• **WHAT TO DO**
Return the data below in full. Keep each character unchanged.
════
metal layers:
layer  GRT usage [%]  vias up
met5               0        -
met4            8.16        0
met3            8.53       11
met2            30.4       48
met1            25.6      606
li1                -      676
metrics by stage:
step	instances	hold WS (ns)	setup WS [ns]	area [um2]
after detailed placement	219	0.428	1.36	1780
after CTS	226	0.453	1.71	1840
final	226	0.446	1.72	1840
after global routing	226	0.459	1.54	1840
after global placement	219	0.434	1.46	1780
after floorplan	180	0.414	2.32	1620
[src/rtl/ctrl_pkg.sv]
// rtl/ctrl_pkg.sv - shared states, opcodes and ALU codes for the multicycle controller (TRAP state under CTRL_ILLEGAL_TRAP_EN)
package ctrl_pkg;

    typedef enum logic [3:0] {
        FETCH,
        DECODE,
        MEMADR,
        MEMREAD,
        MEMWB,
        MEMWRITE,
        EXECR,
        EXECI,
        ALUWB,
        JAL,
        BEQ
`ifdef CTRL_ILLEGAL_TRAP_EN
        ,
        TRAP
`endif
    } state_e;

    localparam logic [6:0] OP_LW  = 7'b0000011;
    localparam logic [6:0] OP_SW  = 7'b0100011;
    localparam logic [6:0] OP_R   = 7'b0110011;
    localparam logic [6:0] OP_I   = 7'b0010011;
    localparam logic [6:0] OP_JAL = 7'b1101111;
    localparam logic [6:0] OP_BEQ = 7'b1100011;

    localparam logic [1:0] ALUOP_ADD   = 2'b00;
    localparam logic [1:0] ALUOP_SUB   = 2'b01;
    localparam logic [1:0] ALUOP_FUNCT = 2'b10;

    localparam logic [4:0] ALUC_ADD = 5'b00000;
    localparam logic [4:0] ALUC_SUB = 5'b00001;
    localparam logic [4:0] ALUC_AND = 5'b00010;
    localparam logic [4:0] ALUC_OR  = 5'b00011;
    localparam logic [4:0] ALUC_SLT = 5'b00101;

endpackage

[src/rtl/alu_decoder.sv]
// rtl/alu_decoder.sv - combinational alu_op/funct decode to a 5-bit ALU operation code
module alu_decoder
    import ctrl_pkg::*;
(
    input  logic [1:0] alu_op,
    input  logic [2:0] funct3,
    input  logic       op5,
    input  logic       funct7b5,
    output logic [4:0] alu_control
);

    always_comb begin
        alu_control = ALUC_ADD;
        case (alu_op)
            ALUOP_ADD: alu_control = ALUC_ADD;
            ALUOP_SUB: alu_control = ALUC_SUB;
            ALUOP_FUNCT: begin
                case (funct3)
                    // only R-type sub sets both bits; addi must stay an add
                    3'b000:  alu_control = (op5 & funct7b5) ? ALUC_SUB : ALUC_ADD;
                    3'b010:  alu_control = ALUC_SLT;
                    3'b110:  alu_control = ALUC_OR;
                    3'b111:  alu_control = ALUC_AND;
                    default: alu_control = ALUC_ADD;
                endcase
            end
            default: alu_control = ALUC_ADD;
        endcase
    end

endmodule
## config.mk

```make
export PLATFORM = sky130hd
export DESIGN_NAME = controller_flat
export DESIGN_NICKNAME = d
export VERILOG_FILES = /design/src/rtl/controller_pkg.sv /design/src/rtl/controller_if.sv /design/src/rtl/controller_vs_edge.sv /design/src/rtl/controller.sv /design/src/flat_wrapper.sv
export SDC_FILE = /design/constraint.sdc
export NUM_CORES = 1
export LEC_CHECK = 0
export BUFFER_PORTS_ARGS = -buffer_cell sky130_fd_sc_hd__buf_2
export CORE_UTILIZATION = 57
export CTS_CLUSTER_DIAMETER = 100
export DETAILED_ROUTE_END_ITERATION = 12
export HOLD_SLACK_MARGIN = 0.02
export PLACE_DENSITY_LB_ADDON = 0.3
export SETUP_SLACK_MARGIN = 0.4
export SYNTH_ARGS = -nofsm -noshare
export SYNTH_HDL_FRONTEND = slang
export SYNTH_SLANG_ARGS = --single-unit
```

## constraint.sdc

```tcl
create_clock -name clk -period 5 [get_ports clk]
set_input_delay 0.75 -clock clk [delete_from_list [all_inputs] [get_ports clk]]
set_output_delay 0.75 -clock clk [all_outputs]
set_load 0.005 [all_outputs]
```
===== src/rtl/tm_free_slot_pick.sv =====
// Lowest-index free hardware warp slot finder (combinational priority encoder).
module tm_free_slot_pick
   import tm_pkg::*;
(
   input  logic [NUM_HW_WARPS-1:0] i_active,
   output logic                    o_found_c,
   output logic [HW_ID_W-1:0]      o_id_c
);

   // Scan downward so the lowest free index is the last one written.
   always_comb begin
      o_found_c = 1'b0;
      o_id_c    = '0;
      for (int i = NUM_HW_WARPS - 1; i >= 0; i--) begin
         if (!i_active[i]) begin
            o_found_c = 1'b1;
            o_id_c    = HW_ID_W'(i);
         end
      end
   end

endmodule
════
• **SOLUTION TO THE PROBLEM**
metal layers:
layer  GRT usage [%]  vias up
met5               0        -
met4            8.16        0
met3            8.53       11
met2            30.4       48
met1            25.6      606
li1                -      676
metrics by stage:
step	instances	hold WS (ns)	setup WS [ns]	area [um2]
after detailed placement	219	0.428	1.36	1780
after CTS	226	0.453	1.71	1840
final	226	0.446	1.72	1840
after global routing	226	0.459	1.54	1840
after global placement	219	0.434	1.46	1780
after floorplan	180	0.414	2.32	1620
[src/rtl/ctrl_pkg.sv]
// rtl/ctrl_pkg.sv - shared states, opcodes and ALU codes for the multicycle controller (TRAP state under CTRL_ILLEGAL_TRAP_EN)
package ctrl_pkg;

    typedef enum logic [3:0] {
        FETCH,
        DECODE,
        MEMADR,
        MEMREAD,
        MEMWB,
        MEMWRITE,
        EXECR,
        EXECI,
        ALUWB,
        JAL,
        BEQ
`ifdef CTRL_ILLEGAL_TRAP_EN
        ,
        TRAP
`endif
    } state_e;

    localparam logic [6:0] OP_LW  = 7'b0000011;
    localparam logic [6:0] OP_SW  = 7'b0100011;
    localparam logic [6:0] OP_R   = 7'b0110011;
    localparam logic [6:0] OP_I   = 7'b0010011;
    localparam logic [6:0] OP_JAL = 7'b1101111;
    localparam logic [6:0] OP_BEQ = 7'b1100011;

    localparam logic [1:0] ALUOP_ADD   = 2'b00;
    localparam logic [1:0] ALUOP_SUB   = 2'b01;
    localparam logic [1:0] ALUOP_FUNCT = 2'b10;

    localparam logic [4:0] ALUC_ADD = 5'b00000;
    localparam logic [4:0] ALUC_SUB = 5'b00001;
    localparam logic [4:0] ALUC_AND = 5'b00010;
    localparam logic [4:0] ALUC_OR  = 5'b00011;
    localparam logic [4:0] ALUC_SLT = 5'b00101;

endpackage

[src/rtl/alu_decoder.sv]
// rtl/alu_decoder.sv - combinational alu_op/funct decode to a 5-bit ALU operation code
module alu_decoder
    import ctrl_pkg::*;
(
    input  logic [1:0] alu_op,
    input  logic [2:0] funct3,
    input  logic       op5,
    input  logic       funct7b5,
    output logic [4:0] alu_control
);

    always_comb begin
        alu_control = ALUC_ADD;
        case (alu_op)
            ALUOP_ADD: alu_control = ALUC_ADD;
            ALUOP_SUB: alu_control = ALUC_SUB;
            ALUOP_FUNCT: begin
                case (funct3)
                    // only R-type sub sets both bits; addi must stay an add
                    3'b000:  alu_control = (op5 & funct7b5) ? ALUC_SUB : ALUC_ADD;
                    3'b010:  alu_control = ALUC_SLT;
                    3'b110:  alu_control = ALUC_OR;
                    3'b111:  alu_control = ALUC_AND;
                    default: alu_control = ALUC_ADD;
                endcase
            end
            default: alu_control = ALUC_ADD;
        endcase
    end

endmodule
## config.mk

```make
export PLATFORM = sky130hd
export DESIGN_NAME = controller_flat
export DESIGN_NICKNAME = d
export VERILOG_FILES = /design/src/rtl/controller_pkg.sv /design/src/rtl/controller_if.sv /design/src/rtl/controller_vs_edge.sv /design/src/rtl/controller.sv /design/src/flat_wrapper.sv
export SDC_FILE = /design/constraint.sdc
export NUM_CORES = 1
export LEC_CHECK = 0
export BUFFER_PORTS_ARGS = -buffer_cell sky130_fd_sc_hd__buf_2
export CORE_UTILIZATION = 57
export CTS_CLUSTER_DIAMETER = 100
export DETAILED_ROUTE_END_ITERATION = 12
export HOLD_SLACK_MARGIN = 0.02
export PLACE_DENSITY_LB_ADDON = 0.3
export SETUP_SLACK_MARGIN = 0.4
export SYNTH_ARGS = -nofsm -noshare
export SYNTH_HDL_FRONTEND = slang
export SYNTH_SLANG_ARGS = --single-unit
```

## constraint.sdc

```tcl
create_clock -name clk -period 5 [get_ports clk]
set_input_delay 0.75 -clock clk [delete_from_list [all_inputs] [get_ports clk]]
set_output_delay 0.75 -clock clk [all_outputs]
set_load 0.005 [all_outputs]
```
===== src/rtl/tm_free_slot_pick.sv =====
// Lowest-index free hardware warp slot finder (combinational priority encoder).
module tm_free_slot_pick
   import tm_pkg::*;
(
   input  logic [NUM_HW_WARPS-1:0] i_active,
   output logic                    o_found_c,
   output logic [HW_ID_W-1:0]      o_id_c
);

   // Scan downward so the lowest free index is the last one written.
   always_comb begin
      o_found_c = 1'b0;
      o_id_c    = '0;
      for (int i = NUM_HW_WARPS - 1; i >= 0; i--) begin
         if (!i_active[i]) begin
            o_found_c = 1'b1;
            o_id_c    = HW_ID_W'(i);
         end
      end
   end

endmodule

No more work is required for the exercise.